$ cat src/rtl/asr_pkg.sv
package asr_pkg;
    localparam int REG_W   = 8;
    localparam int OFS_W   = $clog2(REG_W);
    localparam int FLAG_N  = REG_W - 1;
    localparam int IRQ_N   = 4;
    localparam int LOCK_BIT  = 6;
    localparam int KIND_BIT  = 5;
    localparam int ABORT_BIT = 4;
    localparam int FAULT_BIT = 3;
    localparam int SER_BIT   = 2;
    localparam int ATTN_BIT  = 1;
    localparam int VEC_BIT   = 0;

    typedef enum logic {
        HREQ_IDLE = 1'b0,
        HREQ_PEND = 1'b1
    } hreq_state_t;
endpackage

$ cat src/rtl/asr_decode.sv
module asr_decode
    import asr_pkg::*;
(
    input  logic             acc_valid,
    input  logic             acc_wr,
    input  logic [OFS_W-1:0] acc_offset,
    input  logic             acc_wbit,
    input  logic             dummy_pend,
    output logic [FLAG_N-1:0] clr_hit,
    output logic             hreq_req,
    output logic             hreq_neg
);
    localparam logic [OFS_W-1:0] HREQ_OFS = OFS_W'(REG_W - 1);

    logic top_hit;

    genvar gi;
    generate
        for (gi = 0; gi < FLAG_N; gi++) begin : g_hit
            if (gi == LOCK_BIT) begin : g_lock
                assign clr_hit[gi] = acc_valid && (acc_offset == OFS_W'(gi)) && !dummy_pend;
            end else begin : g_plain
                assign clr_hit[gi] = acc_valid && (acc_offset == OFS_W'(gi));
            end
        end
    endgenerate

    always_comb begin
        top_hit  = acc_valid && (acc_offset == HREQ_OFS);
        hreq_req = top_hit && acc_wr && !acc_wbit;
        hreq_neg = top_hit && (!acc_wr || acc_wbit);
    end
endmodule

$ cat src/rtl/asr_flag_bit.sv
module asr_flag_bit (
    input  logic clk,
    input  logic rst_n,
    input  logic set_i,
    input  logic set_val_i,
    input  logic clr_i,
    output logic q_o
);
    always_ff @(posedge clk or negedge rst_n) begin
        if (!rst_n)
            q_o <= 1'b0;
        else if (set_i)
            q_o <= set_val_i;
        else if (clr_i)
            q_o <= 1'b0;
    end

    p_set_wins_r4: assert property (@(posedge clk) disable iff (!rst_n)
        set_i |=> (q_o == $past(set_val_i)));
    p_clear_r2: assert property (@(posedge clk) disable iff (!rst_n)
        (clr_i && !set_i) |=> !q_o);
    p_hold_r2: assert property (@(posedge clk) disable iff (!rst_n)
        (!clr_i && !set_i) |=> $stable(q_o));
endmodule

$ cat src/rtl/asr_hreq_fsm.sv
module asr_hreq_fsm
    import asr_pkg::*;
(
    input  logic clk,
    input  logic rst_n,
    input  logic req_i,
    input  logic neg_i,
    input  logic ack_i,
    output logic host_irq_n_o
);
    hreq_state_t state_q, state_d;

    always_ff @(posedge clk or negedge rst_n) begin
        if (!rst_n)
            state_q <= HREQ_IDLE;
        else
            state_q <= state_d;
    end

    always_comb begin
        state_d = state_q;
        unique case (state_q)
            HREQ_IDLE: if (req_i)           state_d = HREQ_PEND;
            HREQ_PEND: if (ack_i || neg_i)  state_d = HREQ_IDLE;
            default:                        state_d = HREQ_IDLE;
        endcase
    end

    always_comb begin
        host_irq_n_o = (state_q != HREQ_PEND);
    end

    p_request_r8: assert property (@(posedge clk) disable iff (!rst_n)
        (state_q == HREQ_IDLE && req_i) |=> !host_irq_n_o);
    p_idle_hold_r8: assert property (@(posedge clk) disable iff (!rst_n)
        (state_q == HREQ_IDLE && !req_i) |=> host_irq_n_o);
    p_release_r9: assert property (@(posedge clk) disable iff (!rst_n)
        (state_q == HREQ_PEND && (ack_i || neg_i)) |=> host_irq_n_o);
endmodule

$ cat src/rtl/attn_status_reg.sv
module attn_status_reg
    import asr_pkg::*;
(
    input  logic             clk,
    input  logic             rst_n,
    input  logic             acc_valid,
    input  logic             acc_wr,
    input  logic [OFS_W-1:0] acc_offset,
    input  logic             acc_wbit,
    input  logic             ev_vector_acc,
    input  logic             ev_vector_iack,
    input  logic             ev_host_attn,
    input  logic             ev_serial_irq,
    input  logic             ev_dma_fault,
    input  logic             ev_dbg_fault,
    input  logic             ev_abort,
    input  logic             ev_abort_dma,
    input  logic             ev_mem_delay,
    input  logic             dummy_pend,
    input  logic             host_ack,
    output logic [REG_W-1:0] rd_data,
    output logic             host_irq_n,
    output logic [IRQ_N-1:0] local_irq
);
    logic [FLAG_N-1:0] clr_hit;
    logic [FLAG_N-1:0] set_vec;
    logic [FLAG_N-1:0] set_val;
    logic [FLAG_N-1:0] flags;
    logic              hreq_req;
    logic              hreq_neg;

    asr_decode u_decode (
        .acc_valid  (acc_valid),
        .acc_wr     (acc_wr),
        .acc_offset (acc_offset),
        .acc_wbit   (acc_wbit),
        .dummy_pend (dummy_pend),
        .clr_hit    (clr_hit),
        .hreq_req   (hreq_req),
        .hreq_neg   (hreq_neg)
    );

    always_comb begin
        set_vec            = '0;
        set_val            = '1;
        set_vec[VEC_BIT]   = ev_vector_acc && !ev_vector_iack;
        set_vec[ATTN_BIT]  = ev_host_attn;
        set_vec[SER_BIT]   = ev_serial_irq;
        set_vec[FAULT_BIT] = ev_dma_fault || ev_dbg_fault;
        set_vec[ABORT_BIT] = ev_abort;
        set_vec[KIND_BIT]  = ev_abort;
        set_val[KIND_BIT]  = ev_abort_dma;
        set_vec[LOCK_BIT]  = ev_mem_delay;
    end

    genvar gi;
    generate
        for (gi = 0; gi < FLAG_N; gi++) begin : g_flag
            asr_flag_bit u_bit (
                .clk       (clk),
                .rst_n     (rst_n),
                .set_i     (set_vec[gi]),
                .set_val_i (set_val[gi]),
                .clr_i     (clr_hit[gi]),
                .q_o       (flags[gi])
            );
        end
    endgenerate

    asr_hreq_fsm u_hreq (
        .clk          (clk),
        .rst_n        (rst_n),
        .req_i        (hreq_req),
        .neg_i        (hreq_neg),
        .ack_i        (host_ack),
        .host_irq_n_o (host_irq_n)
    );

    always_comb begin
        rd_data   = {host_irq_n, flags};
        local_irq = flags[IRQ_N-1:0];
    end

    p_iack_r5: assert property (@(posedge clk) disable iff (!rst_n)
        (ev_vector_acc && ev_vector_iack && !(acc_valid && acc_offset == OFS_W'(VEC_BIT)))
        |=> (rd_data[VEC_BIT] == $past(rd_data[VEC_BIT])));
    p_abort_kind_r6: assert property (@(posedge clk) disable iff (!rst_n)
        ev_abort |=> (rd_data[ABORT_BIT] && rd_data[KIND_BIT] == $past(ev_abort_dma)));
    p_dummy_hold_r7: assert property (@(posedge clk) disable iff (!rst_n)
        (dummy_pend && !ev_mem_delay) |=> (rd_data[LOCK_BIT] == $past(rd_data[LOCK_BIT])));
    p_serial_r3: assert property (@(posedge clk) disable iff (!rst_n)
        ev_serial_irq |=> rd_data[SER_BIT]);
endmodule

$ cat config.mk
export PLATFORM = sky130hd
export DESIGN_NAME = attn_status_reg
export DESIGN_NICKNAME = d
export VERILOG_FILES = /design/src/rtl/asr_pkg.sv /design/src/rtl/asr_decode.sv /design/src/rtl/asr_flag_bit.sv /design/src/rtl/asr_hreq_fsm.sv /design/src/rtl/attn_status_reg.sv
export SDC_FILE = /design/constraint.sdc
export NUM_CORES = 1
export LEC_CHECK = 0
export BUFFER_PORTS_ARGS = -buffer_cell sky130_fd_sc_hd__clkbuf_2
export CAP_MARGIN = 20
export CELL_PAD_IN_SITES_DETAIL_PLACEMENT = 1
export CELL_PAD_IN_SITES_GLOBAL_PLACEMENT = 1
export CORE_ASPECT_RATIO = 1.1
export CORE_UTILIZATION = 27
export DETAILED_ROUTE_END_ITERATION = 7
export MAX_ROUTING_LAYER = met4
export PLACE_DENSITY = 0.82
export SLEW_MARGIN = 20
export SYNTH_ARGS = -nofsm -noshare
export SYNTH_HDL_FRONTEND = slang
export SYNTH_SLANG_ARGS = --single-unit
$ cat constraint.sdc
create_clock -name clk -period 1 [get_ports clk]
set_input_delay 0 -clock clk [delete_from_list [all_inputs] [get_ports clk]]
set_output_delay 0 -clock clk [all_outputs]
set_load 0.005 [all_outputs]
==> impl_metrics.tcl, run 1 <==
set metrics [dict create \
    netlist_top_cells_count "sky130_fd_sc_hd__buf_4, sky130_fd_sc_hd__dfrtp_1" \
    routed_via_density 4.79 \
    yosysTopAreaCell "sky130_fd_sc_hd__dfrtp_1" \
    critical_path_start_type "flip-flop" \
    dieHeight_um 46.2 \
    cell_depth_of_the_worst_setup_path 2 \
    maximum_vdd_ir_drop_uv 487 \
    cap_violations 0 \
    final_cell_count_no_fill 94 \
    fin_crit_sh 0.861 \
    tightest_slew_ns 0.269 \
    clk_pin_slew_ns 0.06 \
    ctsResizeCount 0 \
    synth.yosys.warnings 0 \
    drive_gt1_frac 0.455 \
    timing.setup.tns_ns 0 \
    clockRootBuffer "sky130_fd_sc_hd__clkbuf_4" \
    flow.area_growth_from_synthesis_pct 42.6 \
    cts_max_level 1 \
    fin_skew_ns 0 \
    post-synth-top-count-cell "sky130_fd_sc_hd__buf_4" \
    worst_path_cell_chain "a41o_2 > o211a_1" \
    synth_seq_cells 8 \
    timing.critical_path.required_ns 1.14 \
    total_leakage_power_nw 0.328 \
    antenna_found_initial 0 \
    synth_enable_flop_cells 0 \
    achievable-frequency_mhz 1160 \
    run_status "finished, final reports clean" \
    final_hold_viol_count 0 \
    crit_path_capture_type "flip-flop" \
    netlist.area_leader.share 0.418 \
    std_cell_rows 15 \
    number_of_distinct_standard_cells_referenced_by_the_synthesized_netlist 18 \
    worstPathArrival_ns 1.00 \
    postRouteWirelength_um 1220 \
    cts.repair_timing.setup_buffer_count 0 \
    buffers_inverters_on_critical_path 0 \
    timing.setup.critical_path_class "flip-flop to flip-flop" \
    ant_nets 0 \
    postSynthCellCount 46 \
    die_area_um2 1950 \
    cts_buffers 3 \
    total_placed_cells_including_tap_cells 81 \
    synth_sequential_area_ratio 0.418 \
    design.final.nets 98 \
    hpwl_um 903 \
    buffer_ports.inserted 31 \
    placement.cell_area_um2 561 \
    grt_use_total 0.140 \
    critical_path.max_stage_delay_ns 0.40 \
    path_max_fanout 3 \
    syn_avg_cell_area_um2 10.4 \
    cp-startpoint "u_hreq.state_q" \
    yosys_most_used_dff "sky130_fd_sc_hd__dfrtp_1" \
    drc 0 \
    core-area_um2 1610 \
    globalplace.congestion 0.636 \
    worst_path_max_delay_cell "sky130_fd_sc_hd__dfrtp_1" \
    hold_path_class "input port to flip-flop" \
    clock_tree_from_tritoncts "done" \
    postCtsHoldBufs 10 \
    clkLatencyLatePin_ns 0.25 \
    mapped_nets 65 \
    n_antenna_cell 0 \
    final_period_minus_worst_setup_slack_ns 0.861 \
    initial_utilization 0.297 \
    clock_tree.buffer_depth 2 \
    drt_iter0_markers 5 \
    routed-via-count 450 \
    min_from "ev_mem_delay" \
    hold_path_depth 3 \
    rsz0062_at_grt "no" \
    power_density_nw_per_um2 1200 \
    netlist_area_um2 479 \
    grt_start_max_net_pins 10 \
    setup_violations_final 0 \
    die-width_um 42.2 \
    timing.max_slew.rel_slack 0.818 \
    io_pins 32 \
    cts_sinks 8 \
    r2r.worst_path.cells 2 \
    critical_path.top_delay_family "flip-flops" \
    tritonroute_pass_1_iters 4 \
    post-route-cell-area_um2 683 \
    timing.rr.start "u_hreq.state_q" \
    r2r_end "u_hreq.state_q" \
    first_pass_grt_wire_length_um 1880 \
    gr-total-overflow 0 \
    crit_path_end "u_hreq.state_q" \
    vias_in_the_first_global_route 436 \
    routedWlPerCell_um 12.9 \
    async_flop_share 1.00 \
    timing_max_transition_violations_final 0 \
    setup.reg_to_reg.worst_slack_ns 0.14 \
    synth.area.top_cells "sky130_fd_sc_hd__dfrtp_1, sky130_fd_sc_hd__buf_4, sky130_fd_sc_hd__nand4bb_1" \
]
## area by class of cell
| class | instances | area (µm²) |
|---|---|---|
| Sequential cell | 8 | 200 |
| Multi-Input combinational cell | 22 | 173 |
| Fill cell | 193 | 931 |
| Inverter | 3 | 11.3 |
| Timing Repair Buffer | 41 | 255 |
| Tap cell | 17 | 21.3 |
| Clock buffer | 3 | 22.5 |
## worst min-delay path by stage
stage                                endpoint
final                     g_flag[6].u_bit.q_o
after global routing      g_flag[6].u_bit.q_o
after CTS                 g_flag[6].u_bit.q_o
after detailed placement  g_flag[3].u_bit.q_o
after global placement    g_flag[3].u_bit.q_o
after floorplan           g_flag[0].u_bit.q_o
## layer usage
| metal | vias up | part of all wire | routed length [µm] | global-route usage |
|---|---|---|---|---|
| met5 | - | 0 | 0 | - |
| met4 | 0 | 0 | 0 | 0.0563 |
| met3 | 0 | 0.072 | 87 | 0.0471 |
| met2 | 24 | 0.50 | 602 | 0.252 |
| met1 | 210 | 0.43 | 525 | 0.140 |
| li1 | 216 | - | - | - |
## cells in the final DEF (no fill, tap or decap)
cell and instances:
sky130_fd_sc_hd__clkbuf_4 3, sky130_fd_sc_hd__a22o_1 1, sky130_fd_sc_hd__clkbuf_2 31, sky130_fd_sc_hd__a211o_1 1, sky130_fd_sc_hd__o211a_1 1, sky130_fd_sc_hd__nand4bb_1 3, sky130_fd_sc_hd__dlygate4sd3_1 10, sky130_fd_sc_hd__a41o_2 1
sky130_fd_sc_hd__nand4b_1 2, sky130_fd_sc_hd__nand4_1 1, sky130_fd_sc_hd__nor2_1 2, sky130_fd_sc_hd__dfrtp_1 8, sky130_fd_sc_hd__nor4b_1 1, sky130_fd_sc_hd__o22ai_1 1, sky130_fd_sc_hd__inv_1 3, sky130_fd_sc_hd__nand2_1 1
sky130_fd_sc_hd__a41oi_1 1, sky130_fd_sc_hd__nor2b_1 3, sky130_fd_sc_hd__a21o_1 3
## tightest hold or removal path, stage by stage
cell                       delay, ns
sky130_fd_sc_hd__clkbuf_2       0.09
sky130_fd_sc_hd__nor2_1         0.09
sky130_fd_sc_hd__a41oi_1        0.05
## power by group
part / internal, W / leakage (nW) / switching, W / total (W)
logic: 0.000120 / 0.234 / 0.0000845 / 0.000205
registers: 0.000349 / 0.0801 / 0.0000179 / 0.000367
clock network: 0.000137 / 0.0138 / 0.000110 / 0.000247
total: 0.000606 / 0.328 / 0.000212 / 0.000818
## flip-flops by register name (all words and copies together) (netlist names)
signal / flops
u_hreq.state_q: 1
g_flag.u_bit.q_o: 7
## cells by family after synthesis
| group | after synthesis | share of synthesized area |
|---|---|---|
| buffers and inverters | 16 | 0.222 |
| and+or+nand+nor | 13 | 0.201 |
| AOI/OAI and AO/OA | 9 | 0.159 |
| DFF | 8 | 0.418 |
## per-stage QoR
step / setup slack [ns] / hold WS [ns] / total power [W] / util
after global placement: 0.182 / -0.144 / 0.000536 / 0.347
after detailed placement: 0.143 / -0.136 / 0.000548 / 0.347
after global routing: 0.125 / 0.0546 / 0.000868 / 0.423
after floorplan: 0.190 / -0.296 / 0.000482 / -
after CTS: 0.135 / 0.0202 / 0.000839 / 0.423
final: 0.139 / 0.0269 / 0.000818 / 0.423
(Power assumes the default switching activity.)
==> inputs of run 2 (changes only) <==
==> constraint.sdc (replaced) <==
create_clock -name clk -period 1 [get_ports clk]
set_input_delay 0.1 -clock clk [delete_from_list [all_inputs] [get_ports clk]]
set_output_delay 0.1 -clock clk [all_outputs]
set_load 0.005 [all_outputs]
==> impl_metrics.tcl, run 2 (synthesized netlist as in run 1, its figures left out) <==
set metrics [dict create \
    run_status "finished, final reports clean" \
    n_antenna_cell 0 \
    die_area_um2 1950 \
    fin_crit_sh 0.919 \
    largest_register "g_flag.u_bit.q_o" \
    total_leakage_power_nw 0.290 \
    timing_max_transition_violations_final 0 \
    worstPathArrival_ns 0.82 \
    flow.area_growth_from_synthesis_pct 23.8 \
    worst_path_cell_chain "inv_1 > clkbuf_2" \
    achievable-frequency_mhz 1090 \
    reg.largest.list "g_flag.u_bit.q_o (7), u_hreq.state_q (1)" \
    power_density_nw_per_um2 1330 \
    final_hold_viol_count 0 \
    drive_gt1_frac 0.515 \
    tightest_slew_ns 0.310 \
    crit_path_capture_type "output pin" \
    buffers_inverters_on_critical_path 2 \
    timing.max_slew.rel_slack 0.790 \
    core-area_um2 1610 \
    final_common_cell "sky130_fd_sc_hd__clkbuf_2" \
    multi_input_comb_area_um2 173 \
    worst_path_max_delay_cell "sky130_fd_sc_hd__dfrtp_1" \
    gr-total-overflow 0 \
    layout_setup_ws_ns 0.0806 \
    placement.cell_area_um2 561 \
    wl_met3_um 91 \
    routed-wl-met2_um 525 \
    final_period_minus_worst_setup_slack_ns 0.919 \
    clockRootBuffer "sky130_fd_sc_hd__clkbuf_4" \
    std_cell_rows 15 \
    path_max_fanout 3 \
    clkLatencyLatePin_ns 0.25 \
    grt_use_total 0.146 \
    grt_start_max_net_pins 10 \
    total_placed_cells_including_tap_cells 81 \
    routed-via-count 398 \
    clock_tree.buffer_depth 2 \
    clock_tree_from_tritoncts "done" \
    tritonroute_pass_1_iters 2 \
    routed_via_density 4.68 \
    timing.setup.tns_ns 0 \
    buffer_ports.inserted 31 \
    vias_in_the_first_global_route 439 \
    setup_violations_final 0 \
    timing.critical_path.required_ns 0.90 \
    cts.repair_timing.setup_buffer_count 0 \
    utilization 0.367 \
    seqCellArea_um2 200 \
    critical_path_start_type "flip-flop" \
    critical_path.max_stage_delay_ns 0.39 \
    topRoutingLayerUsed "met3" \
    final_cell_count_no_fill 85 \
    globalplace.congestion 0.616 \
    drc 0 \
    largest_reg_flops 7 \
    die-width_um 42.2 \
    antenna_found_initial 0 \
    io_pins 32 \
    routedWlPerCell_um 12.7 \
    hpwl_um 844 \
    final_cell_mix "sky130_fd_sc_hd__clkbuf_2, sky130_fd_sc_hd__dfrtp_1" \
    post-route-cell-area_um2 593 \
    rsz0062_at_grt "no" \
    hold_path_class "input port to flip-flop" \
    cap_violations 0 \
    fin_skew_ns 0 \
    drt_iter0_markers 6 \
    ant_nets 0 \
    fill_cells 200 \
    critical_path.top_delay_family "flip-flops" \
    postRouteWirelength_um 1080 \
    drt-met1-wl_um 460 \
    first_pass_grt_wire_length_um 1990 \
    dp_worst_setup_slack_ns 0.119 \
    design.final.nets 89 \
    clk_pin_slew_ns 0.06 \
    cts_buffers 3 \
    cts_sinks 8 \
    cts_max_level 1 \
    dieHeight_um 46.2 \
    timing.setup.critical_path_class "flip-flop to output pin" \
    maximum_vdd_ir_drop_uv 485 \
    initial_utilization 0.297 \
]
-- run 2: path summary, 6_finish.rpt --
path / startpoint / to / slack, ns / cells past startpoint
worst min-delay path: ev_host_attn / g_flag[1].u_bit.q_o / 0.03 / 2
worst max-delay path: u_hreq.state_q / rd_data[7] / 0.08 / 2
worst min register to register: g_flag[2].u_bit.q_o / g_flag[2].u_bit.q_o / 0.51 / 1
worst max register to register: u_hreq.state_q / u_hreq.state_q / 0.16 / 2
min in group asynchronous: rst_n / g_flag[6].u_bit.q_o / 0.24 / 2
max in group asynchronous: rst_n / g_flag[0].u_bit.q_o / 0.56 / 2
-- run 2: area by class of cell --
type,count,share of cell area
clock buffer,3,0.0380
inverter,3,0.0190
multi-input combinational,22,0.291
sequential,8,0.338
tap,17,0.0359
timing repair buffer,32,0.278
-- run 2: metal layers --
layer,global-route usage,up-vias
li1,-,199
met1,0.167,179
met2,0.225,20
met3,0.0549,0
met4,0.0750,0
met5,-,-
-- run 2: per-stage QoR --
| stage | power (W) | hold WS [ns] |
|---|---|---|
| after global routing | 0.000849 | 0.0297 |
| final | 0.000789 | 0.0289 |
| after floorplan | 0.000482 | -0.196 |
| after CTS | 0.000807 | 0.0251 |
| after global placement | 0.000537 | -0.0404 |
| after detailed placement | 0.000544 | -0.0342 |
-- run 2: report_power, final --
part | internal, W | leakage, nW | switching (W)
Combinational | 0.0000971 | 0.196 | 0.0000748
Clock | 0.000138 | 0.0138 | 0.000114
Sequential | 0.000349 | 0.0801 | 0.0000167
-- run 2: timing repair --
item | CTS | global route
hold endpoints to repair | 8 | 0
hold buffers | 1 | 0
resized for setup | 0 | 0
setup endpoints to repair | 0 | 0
^^^^^^^^
| PROBLEM TO SOLVE |
Go through the material and select each line with the string "posedge" in it.

| RESULT FOR THIS TASK |
    always_ff @(posedge clk or negedge rst_n) begin
    p_set_wins_r4: assert property (@(posedge clk) disable iff (!rst_n)
    p_clear_r2: assert property (@(posedge clk) disable iff (!rst_n)
    p_hold_r2: assert property (@(posedge clk) disable iff (!rst_n)
    always_ff @(posedge clk or negedge rst_n) begin
    p_request_r8: assert property (@(posedge clk) disable iff (!rst_n)
    p_idle_hold_r8: assert property (@(posedge clk) disable iff (!rst_n)
    p_release_r9: assert property (@(posedge clk) disable iff (!rst_n)
    p_iack_r5: assert property (@(posedge clk) disable iff (!rst_n)
    p_abort_kind_r6: assert property (@(posedge clk) disable iff (!rst_n)
    p_dummy_hold_r7: assert property (@(posedge clk) disable iff (!rst_n)
    p_serial_r3: assert property (@(posedge clk) disable iff (!rst_n)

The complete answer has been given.